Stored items

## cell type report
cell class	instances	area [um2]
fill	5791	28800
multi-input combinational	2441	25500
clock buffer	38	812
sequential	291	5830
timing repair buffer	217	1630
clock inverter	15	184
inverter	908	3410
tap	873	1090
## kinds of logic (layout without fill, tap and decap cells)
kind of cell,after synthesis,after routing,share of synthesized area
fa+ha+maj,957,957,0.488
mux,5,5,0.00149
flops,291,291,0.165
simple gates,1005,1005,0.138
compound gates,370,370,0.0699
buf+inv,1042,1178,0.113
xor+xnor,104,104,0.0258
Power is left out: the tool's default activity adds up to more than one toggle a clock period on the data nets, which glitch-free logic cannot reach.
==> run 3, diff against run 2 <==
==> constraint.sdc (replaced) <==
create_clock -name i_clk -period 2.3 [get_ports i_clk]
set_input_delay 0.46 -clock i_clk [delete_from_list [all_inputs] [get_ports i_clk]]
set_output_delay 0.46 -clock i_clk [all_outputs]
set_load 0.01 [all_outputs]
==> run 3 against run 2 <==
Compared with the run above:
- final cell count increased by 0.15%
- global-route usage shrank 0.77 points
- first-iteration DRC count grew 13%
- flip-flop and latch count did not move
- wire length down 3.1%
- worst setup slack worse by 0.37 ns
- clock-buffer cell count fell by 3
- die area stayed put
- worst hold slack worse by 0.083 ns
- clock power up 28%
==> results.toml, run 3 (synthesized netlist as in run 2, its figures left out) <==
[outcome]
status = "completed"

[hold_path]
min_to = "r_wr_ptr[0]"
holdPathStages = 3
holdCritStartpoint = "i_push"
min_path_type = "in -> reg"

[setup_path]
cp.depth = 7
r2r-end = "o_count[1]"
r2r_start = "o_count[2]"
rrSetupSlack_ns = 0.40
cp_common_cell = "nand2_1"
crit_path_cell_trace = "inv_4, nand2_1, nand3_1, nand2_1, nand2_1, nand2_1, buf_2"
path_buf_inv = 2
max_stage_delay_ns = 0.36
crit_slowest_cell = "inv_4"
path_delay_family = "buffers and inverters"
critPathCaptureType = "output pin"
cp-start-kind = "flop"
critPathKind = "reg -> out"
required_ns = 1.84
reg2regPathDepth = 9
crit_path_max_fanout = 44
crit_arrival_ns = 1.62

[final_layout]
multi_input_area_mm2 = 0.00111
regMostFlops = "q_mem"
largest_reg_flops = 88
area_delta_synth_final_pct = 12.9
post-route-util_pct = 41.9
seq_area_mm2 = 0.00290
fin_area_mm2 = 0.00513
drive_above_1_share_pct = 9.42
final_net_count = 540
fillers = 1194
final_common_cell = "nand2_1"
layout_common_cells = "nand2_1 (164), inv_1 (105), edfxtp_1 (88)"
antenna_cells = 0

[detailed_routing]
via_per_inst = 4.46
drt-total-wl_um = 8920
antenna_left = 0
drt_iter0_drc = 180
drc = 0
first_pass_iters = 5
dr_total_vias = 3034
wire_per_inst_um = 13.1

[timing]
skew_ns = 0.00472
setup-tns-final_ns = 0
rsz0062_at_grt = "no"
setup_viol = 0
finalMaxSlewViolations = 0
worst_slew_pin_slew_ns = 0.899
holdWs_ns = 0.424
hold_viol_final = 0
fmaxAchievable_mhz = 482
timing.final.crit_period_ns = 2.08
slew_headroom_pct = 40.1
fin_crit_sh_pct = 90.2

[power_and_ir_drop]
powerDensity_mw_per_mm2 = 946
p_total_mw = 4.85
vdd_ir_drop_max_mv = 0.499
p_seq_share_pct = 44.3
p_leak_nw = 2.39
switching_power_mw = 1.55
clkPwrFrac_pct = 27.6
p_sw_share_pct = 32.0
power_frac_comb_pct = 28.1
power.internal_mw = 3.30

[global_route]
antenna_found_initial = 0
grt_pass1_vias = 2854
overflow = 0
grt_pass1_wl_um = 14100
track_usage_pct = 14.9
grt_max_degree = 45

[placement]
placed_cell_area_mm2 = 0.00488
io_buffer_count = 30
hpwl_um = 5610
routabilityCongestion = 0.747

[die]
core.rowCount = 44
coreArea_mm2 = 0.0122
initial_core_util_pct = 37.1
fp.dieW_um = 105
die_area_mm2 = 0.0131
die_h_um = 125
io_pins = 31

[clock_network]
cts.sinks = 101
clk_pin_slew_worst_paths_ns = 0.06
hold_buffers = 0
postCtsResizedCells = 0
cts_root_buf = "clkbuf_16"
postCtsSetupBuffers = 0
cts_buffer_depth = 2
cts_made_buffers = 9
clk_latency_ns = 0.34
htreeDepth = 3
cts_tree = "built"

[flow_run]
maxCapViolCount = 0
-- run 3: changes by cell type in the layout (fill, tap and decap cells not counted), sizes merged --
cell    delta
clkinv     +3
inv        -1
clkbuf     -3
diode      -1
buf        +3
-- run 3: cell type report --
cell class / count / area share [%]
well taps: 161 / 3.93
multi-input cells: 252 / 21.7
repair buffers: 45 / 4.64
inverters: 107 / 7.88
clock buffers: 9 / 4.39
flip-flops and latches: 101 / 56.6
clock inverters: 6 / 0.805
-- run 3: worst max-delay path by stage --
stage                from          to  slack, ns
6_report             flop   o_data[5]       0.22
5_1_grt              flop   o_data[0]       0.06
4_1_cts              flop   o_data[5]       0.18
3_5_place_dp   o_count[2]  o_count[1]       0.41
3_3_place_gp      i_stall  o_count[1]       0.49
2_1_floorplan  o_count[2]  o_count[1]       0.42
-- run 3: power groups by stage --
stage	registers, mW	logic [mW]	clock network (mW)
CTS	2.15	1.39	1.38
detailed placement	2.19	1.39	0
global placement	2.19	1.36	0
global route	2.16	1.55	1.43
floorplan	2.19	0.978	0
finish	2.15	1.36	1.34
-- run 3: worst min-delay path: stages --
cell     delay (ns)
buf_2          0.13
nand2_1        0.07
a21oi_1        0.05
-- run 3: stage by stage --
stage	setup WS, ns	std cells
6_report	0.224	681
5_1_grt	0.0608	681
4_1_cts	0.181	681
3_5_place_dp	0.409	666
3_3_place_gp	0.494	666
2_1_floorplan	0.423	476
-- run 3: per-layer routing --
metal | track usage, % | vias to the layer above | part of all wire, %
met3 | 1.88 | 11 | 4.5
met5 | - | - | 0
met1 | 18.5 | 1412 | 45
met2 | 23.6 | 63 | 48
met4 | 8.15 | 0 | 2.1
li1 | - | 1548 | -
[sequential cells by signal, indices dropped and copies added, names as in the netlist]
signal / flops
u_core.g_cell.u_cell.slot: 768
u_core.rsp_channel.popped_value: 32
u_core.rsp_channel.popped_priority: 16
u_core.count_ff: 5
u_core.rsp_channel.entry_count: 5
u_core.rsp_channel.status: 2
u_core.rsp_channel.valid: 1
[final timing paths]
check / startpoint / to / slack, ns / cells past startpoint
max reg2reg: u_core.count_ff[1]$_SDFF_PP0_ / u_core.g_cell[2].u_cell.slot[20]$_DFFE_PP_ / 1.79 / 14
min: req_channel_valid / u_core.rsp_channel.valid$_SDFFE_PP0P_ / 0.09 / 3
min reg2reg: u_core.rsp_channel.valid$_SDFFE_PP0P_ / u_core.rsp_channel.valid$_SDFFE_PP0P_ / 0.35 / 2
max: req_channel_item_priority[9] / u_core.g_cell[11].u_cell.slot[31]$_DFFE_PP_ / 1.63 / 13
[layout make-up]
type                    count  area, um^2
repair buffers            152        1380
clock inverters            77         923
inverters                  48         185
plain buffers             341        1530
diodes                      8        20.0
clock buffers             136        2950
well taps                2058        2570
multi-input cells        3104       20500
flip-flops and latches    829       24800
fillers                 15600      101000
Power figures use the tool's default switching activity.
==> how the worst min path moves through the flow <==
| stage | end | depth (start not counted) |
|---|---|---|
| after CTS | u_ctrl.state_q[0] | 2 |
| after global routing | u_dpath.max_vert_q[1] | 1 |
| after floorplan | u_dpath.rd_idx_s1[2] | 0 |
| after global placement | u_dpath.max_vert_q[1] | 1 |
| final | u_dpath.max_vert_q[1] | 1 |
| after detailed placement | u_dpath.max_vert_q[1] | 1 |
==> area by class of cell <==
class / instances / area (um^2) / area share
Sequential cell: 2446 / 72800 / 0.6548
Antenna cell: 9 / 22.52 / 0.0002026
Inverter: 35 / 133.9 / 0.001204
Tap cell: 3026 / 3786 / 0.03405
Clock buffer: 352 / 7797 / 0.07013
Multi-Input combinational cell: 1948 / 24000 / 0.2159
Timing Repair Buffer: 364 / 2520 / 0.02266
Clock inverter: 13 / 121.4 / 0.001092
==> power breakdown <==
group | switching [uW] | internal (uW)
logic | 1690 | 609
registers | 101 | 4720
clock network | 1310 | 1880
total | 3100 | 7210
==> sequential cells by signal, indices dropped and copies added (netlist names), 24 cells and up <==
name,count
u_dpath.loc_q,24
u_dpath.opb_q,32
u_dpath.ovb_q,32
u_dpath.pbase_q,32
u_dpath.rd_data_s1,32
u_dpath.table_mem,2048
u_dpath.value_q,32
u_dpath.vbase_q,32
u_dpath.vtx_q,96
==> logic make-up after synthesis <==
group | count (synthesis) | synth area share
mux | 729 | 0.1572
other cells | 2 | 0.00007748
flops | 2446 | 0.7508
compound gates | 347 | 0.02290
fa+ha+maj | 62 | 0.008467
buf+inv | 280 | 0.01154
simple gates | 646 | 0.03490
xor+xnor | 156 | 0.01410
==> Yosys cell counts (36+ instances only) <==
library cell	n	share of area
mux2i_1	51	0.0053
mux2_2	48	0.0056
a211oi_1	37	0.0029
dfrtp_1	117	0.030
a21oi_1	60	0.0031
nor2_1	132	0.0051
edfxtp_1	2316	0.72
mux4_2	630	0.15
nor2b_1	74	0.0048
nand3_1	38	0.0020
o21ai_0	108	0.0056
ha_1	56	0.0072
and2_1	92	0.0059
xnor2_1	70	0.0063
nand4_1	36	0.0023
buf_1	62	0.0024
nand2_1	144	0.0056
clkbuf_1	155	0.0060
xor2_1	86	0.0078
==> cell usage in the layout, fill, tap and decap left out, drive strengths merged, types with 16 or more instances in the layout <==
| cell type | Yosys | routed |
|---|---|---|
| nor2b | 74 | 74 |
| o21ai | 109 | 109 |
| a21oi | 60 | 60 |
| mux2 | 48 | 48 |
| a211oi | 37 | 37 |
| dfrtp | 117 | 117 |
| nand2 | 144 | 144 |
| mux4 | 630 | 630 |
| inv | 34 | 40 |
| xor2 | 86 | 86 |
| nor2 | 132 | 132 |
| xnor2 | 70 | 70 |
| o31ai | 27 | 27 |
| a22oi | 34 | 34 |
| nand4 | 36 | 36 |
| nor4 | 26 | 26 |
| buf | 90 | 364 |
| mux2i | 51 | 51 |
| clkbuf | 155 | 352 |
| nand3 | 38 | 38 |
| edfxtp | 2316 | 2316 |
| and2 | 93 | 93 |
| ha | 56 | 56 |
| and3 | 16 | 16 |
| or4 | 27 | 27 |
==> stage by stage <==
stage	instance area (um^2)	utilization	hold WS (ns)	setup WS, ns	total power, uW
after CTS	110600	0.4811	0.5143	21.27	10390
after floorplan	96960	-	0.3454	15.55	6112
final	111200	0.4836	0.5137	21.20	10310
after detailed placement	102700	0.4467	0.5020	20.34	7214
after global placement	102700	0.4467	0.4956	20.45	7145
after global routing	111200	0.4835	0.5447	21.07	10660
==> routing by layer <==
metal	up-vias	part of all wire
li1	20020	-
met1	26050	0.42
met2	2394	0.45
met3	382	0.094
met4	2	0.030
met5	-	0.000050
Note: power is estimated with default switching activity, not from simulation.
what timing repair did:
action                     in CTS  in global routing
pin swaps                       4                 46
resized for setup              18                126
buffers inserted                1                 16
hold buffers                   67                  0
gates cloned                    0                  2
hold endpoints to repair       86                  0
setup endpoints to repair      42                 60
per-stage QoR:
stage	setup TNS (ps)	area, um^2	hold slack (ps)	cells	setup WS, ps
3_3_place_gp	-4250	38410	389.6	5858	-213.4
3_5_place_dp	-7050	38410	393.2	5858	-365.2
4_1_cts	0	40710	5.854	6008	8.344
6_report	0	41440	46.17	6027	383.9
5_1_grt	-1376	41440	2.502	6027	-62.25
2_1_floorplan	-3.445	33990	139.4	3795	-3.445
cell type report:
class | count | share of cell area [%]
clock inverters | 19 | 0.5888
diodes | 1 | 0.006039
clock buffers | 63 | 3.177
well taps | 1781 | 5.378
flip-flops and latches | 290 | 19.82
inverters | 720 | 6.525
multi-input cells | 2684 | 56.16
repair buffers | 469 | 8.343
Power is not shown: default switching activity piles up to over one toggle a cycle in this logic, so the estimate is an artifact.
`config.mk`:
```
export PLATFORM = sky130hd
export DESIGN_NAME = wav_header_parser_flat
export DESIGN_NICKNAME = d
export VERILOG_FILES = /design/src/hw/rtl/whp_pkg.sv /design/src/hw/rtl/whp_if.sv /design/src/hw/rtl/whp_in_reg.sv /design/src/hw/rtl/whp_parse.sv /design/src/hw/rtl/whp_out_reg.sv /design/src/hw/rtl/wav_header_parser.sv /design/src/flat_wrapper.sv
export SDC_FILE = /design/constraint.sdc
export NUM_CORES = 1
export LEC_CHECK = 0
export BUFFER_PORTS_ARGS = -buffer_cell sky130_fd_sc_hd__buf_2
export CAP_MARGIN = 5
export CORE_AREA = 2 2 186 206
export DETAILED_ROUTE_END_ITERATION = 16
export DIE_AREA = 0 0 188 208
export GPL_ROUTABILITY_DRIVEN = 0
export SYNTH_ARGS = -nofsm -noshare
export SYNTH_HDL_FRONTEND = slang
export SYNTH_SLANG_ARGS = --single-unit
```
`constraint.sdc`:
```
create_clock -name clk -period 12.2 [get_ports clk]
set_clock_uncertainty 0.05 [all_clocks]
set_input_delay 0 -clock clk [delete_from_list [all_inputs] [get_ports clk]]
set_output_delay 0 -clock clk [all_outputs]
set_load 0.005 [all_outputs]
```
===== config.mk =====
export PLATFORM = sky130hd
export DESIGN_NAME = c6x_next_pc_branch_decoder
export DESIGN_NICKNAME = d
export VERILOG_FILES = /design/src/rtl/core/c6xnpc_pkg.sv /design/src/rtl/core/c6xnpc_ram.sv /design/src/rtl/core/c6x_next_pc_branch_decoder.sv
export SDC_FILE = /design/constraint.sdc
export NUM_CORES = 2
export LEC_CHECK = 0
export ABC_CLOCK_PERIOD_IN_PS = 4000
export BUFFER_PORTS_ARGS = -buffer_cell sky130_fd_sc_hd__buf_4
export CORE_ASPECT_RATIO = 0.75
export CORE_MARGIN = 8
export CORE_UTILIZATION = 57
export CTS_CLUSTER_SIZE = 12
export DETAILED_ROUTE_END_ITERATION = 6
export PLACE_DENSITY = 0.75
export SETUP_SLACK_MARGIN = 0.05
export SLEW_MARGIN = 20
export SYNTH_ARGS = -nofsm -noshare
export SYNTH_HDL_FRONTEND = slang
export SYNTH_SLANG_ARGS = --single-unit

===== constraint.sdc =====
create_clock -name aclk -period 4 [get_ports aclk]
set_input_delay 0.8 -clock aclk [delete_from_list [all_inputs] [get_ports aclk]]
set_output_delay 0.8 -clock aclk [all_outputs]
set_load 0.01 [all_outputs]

What is expected
With no other words, report how many lines in the entries hold the string "figures".

Response to the exercise
2